===== src/rtl/mul_pipe_param_if.sv =====
// Operand/result handshake bundle for mul_pipe_param.
// The producer side takes master; the multiplier takes slave.
interface mul_pipe_param_if #(
  parameter int WIDTH = 8,
  parameter int TAG_W = 4
) ();
  logic                 in_valid;
  logic                 in_ready;
  logic [WIDTH-1:0]     a;
  logic [WIDTH-1:0]     b;
  logic                 signed_mode;
  logic [TAG_W-1:0]     in_tag;
  logic                 out_valid;
  logic                 out_ready;
  logic [2*WIDTH-1:0]   p;
  logic [TAG_W-1:0]     out_tag;

  modport master (
    output in_valid, a, b, signed_mode, in_tag, out_ready,
    input  in_ready, out_valid, p, out_tag
  );

  modport slave (
    input  in_valid, a, b, signed_mode, in_tag, out_ready,
    output in_ready, out_valid, p, out_tag
  );
endinterface


===== src/rtl/mul_pipe_param.sv =====
// Shift-add pipelined multiplier: one partial-product row per stage, signed or
// unsigned per transaction, whole-pipeline stall on output back-pressure.
module mul_pipe_param #(
  parameter int WIDTH = 8,
  parameter int TAG_W = 4
) (
  input  logic            clk,
  input  logic            rst,
  mul_pipe_param_if.slave bus
);
  localparam int PW = 2 * WIDTH;

  logic                 adv;
  logic [WIDTH-1:0]     a_in;
  logic [WIDTH-1:0]     b_in;
  logic                 mode_in;
  logic [TAG_W-1:0]     tag_in;

  logic [WIDTH-1:0]     valid_q;
  logic [PW-1:0]        sum_q  [WIDTH];
  logic [PW-1:0]        sum_d  [WIDTH];
  logic [TAG_W-1:0]     tag_q  [WIDTH];
  // Operands are only needed by the stages that still have rows to add.
  logic [WIDTH-1:0]     a_q    [WIDTH-1];
  logic [WIDTH-1:0]     b_q    [WIDTH-1];
  logic                 mode_q [WIDTH-1];

  logic                 unused_b;

  // Row = a masked by one multiplier bit, extended to PW bits and weighted.
  function automatic logic [PW-1:0] row_f(
    input logic [WIDTH-1:0] op,
    input logic             sel,
    input logic             sgn,
    input int               sh
  );
    logic [WIDTH-1:0] r;
    logic [PW-1:0]    ext;
    r   = op & {WIDTH{sel}};
    ext = {{WIDTH{sgn & r[WIDTH-1]}}, r};
    return ext << sh;
  endfunction

  assign adv = !valid_q[WIDTH-1] || bus.out_ready;

  // Invalid slots load zeros so bubbles never carry X through the datapath.
  assign a_in    = bus.in_valid ? bus.a : '0;
  assign b_in    = bus.in_valid ? bus.b : '0;
  assign mode_in = bus.in_valid & bus.signed_mode;
  assign tag_in  = bus.in_valid ? bus.in_tag : '0;

  genvar gi;
  generate
    for (gi = 0; gi < WIDTH; gi++) begin : g_stage
      if (gi == 0) begin : g_first
        assign sum_d[gi] = row_f(a_in, b_in[0], mode_in, 0);
      end else begin : g_rest
        logic [PW-1:0] row;
        assign row = row_f(a_q[gi-1], b_q[gi-1][gi], mode_q[gi-1], gi);
        if (gi == WIDTH - 1) begin : g_msb
          // The sign-bit row carries negative weight in two's complement.
          assign sum_d[gi] = mode_q[gi-1] ? (sum_q[gi-1] - row)
                                          : (sum_q[gi-1] + row);
        end else begin : g_mid
          assign sum_d[gi] = sum_q[gi-1] + row;
        end
      end
    end
  endgenerate

  assign unused_b = ^b_q[WIDTH-2][WIDTH-2:0];

  always_ff @(posedge clk) begin
    if (rst) begin
      valid_q <= '0;
      for (int k = 0; k < WIDTH; k++) begin
        sum_q[k] <= '0;
        tag_q[k] <= '0;
      end
      for (int k = 0; k < WIDTH - 1; k++) begin
        a_q[k]    <= '0;
        b_q[k]    <= '0;
        mode_q[k] <= 1'b0;
      end
    end else if (adv) begin
      valid_q  <= {valid_q[WIDTH-2:0], bus.in_valid};
      tag_q[0] <= tag_in;
      a_q[0]    <= a_in;
      b_q[0]    <= b_in;
      mode_q[0] <= mode_in;
      for (int k = 0; k < WIDTH; k++) begin
        sum_q[k] <= sum_d[k];
      end
      for (int k = 1; k < WIDTH; k++) begin
        tag_q[k] <= tag_q[k-1];
      end
      for (int k = 1; k < WIDTH - 1; k++) begin
        a_q[k]    <= a_q[k-1];
        b_q[k]    <= b_q[k-1];
        mode_q[k] <= mode_q[k-1];
      end
    end
  end

  assign bus.in_ready  = adv;
  assign bus.out_valid = valid_q[WIDTH-1];
  assign bus.p         = sum_q[WIDTH-1];
  assign bus.out_tag   = tag_q[WIDTH-1];
endmodule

• _WHAT IS EXPECTED_:
Count how many lines in the data above include the string "input", and write only that number.

• _WRITTEN SOLUTION_:
8